Em primeiro lugar a rejeição da moção de censura do Chega fez, desde logo, retomar uma imagem de união do conjunto da esquerda contra a extrema-direita, por mera questão de princípio. Por sua vez, os restantes partidos da direita parlamentar optaram por uma previsível abstenção, reforçando a linha divisória entre a extrema-direita populista e a direita tradicional democrática.
Ainda relativamente ao Chega será plausível, como em alguns comentários se vem destacando, que a atuação em termos de magistério do Presidente da AR – que assumiu um confronto acesso com o Chega – tenha subjacente a ideia de valorizar este partido como indicativo chefe na prática da Oposição de direita, só porque tal dará jeito ao PS?
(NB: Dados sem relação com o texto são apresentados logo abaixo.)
**src/rtl/dma_engine.sv**
```systemverilog
// dma_engine: multi-channel SRAM-to-SRAM word copier.
//
// Each of NCH channels holds a (src, dst, len) descriptor. One shared datapath
// FSM (ARB -> RD -> CAP -> WR) moves a single word per pass. Busy channels are
// served round-robin. The CPU has priority on the SRAM: while cpu_req is high,
// a pending RD or WR access waits.
//
// Optional feature: define DMA_ENGINE_ABORT_EN to add abort_valid/abort_ch.
// An abort cancels a channel with no done pulse.
//
// Ports
//   clk, reset            clock; synchronous active-high reset
//   cfg_valid/cfg_ready   copy request handshake; cfg_ready = !busy[cfg_ch]
//   cfg_ch, cfg_src, cfg_dst, cfg_len   request target channel and descriptor
//   poll_ch / poll_len    combinational read of the remaining word count
//   busy, done            per-channel active flag and one-cycle completion pulse
//   cpu_req               the CPU owns the SRAM this cycle
//   mem_en, mem_we, mem_addr, mem_di, mem_do   SRAM port (read data one cycle late)
//   abort_valid, abort_ch (DMA_ENGINE_ABORT_EN only)   channel cancel
module dma_engine #(
  parameter int NCH = 2,
  parameter int AW  = 16,
  parameter int DW  = 32,
  parameter int LW  = 16,
  localparam int CW = (NCH > 1) ? $clog2(NCH) : 1
) (
  input  logic           clk,
  input  logic           reset,
  input  logic           cfg_valid,
  output logic           cfg_ready,
  input  logic [CW-1:0]  cfg_ch,
  input  logic [AW-1:0]  cfg_src,
  input  logic [AW-1:0]  cfg_dst,
  input  logic [LW-1:0]  cfg_len,
  input  logic [CW-1:0]  poll_ch,
  output logic [LW-1:0]  poll_len,
`ifdef DMA_ENGINE_ABORT_EN
  input  logic           abort_valid,
  input  logic [CW-1:0]  abort_ch,
`endif
  output logic [NCH-1:0] busy,
  output logic [NCH-1:0] done,
  input  logic           cpu_req,
  output logic           mem_en,
  output logic           mem_we,
  output logic [AW-1:0]  mem_addr,
  output logic [DW-1:0]  mem_di,
  input  logic [DW-1:0]  mem_do
);

  typedef enum logic [1:0] {ARB, RD, CAP, WR} state_t;

  // Channel indices are widened by one bit so range checks also work when NCH
  // is not a power of two.
  localparam logic [CW:0] NCH_C = (CW+1)'(NCH);

  state_t          state_q, state_d;
  logic [CW-1:0]   sel_q, sel_d;   // channel owning the datapath
  logic [CW-1:0]   rr_q, rr_d;     // round-robin search start (last served + 1)
  logic [DW-1:0]   buf_q, buf_d;
  logic [AW-1:0]   src_q [NCH];
  logic [AW-1:0]   src_d [NCH];
  logic [AW-1:0]   dst_q [NCH];
  logic [AW-1:0]   dst_d [NCH];
  logic [LW-1:0]   len_q [NCH];
  logic [LW-1:0]   len_d [NCH];
  logic [NCH-1:0]  busy_q, busy_d;
  logic [NCH-1:0]  done_q, done_d;

  logic            found;
  logic [CW-1:0]   pick, cand;
  logic            abort_hit;
  logic [CW-1:0]   abort_ch_w;

`ifdef DMA_ENGINE_ABORT_EN
  assign abort_hit  = abort_valid && ({1'b0, abort_ch} < NCH_C);
  assign abort_ch_w = abort_ch;
`else
  assign abort_hit  = 1'b0;
  assign abort_ch_w = '0;
`endif

  assign cfg_ready = ({1'b0, cfg_ch} < NCH_C) && !busy_q[cfg_ch];
  assign busy      = busy_q;
  assign done      = done_q;

  always_comb begin
    poll_len = '0;
    if ({1'b0, poll_ch} < NCH_C) poll_len = len_q[poll_ch];
  end

  // Round-robin pick: first busy channel at or after rr_q, wrapping.
  always_comb begin
    found = 1'b0;
    pick  = '0;
    cand  = '0;
    for (int k = 0; k < NCH; k++) begin
      cand = CW'((int'(rr_q) + k) % NCH);
      if (!found && busy_q[cand]) begin
        found = 1'b1;
        pick  = cand;
      end
    end
  end

  always_comb begin
    state_d  = state_q;
    sel_d    = sel_q;
    rr_d     = rr_q;
    buf_d    = buf_q;
    src_d    = src_q;
    dst_d    = dst_q;
    len_d    = len_q;
    busy_d   = busy_q;
    done_d   = '0;
    mem_en   = 1'b0;
    mem_we   = 1'b0;
    mem_addr = '0;
    mem_di   = '0;

    unique case (state_q)
      ARB: if (found) begin
        sel_d   = pick;
        rr_d    = (pick == CW'(NCH-1)) ? '0 : pick + CW'(1);
        state_d = RD;
      end
      RD: if (!cpu_req) begin
        mem_en   = 1'b1;
        mem_addr = src_q[sel_q];
        state_d  = CAP;
      end
      CAP: begin
        buf_d   = mem_do;
        state_d = WR;
      end
      WR: if (!cpu_req) begin
        mem_en        = 1'b1;
        mem_we        = 1'b1;
        mem_addr      = dst_q[sel_q];
        mem_di        = buf_q;
        src_d[sel_q]  = src_q[sel_q] + AW'(1);
        dst_d[sel_q]  = dst_q[sel_q] + AW'(1);
        len_d[sel_q]  = len_q[sel_q] - LW'(1);
        if (len_q[sel_q] == LW'(1)) begin
          busy_d[sel_q] = 1'b0;
          done_d[sel_q] = 1'b1;
        end
        state_d = ARB;
      end
      default: state_d = ARB;
    endcase

    // New descriptors only land on idle channels, so they never collide with
    // the datapath's update of the selected (busy) channel.
    if (cfg_valid && cfg_ready && !(abort_hit && abort_ch_w == cfg_ch)) begin
      if (cfg_len != '0) begin
        src_d[cfg_ch]  = cfg_src;
        dst_d[cfg_ch]  = cfg_dst;
        len_d[cfg_ch]  = cfg_len;
        busy_d[cfg_ch] = 1'b1;
      end else begin
        done_d[cfg_ch] = 1'b1;
      end
    end

    // Abort wins over everything for its channel, including a completion on
    // the same edge, and kills any access the datapath is issuing for it.
    if (abort_hit) begin
      len_d[abort_ch_w]  = '0;
      busy_d[abort_ch_w] = 1'b0;
      done_d[abort_ch_w] = 1'b0;
      if (state_q != ARB && sel_q == abort_ch_w) begin
        state_d  = ARB;
        mem_en   = 1'b0;
        mem_we   = 1'b0;
        mem_addr = '0;
        mem_di   = '0;
      end
    end
  end

  always_ff @(posedge clk) begin
    if (reset) begin
      state_q <= ARB;
      sel_q   <= '0;
      rr_q    <= '0;
      buf_q   <= '0;
      busy_q  <= '0;
      done_q  <= '0;
      for (int c = 0; c < NCH; c++) begin
        src_q[c] <= '0;
        dst_q[c] <= '0;
        len_q[c] <= '0;
      end
    end else begin
      state_q <= state_d;
      sel_q   <= sel_d;
      rr_q    <= rr_d;
      buf_q   <= buf_d;
      busy_q  <= busy_d;
      done_q  <= done_d;
      for (int c = 0; c < NCH; c++) begin
        src_q[c] <= src_d[c];
        dst_q[c] <= dst_d[c];
        len_q[c] <= len_d[c];
      end
    end
  end

endmodule

```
Não creio nem defendo, até porque durante o debate foi curioso ouvir muito de passagem – mas o suficiente para ser notado – o primeiro-ministro a referir que o futuro é o Estado Social em detrimento do liberalismo. Como que a equacionar (com mais ou menos vontade, não sei) um debate ideológico que, a meu ver, interessa aprofundar, designadamente em termos da dimensão do Estado que as propostas da Iniciativa Liberal (IL) configuram, já que o pilar do Estado Social forte é numa economia de mercado uma espécie de dogma para os modelos de socialismo democrático ou sociais-democratas genuínos.
Tenhamos, contudo, presente que, no imediato, o Governo, em articulação com o sistema financeiro – num previsível cenário de abrandamento global que as condições exógenas determinam – deve assegurar maior empenhamento, desde já no crescimento económico sustentado das empresas privadas viáveis, tidas como os agentes motores da economia que geram riqueza e competitividade.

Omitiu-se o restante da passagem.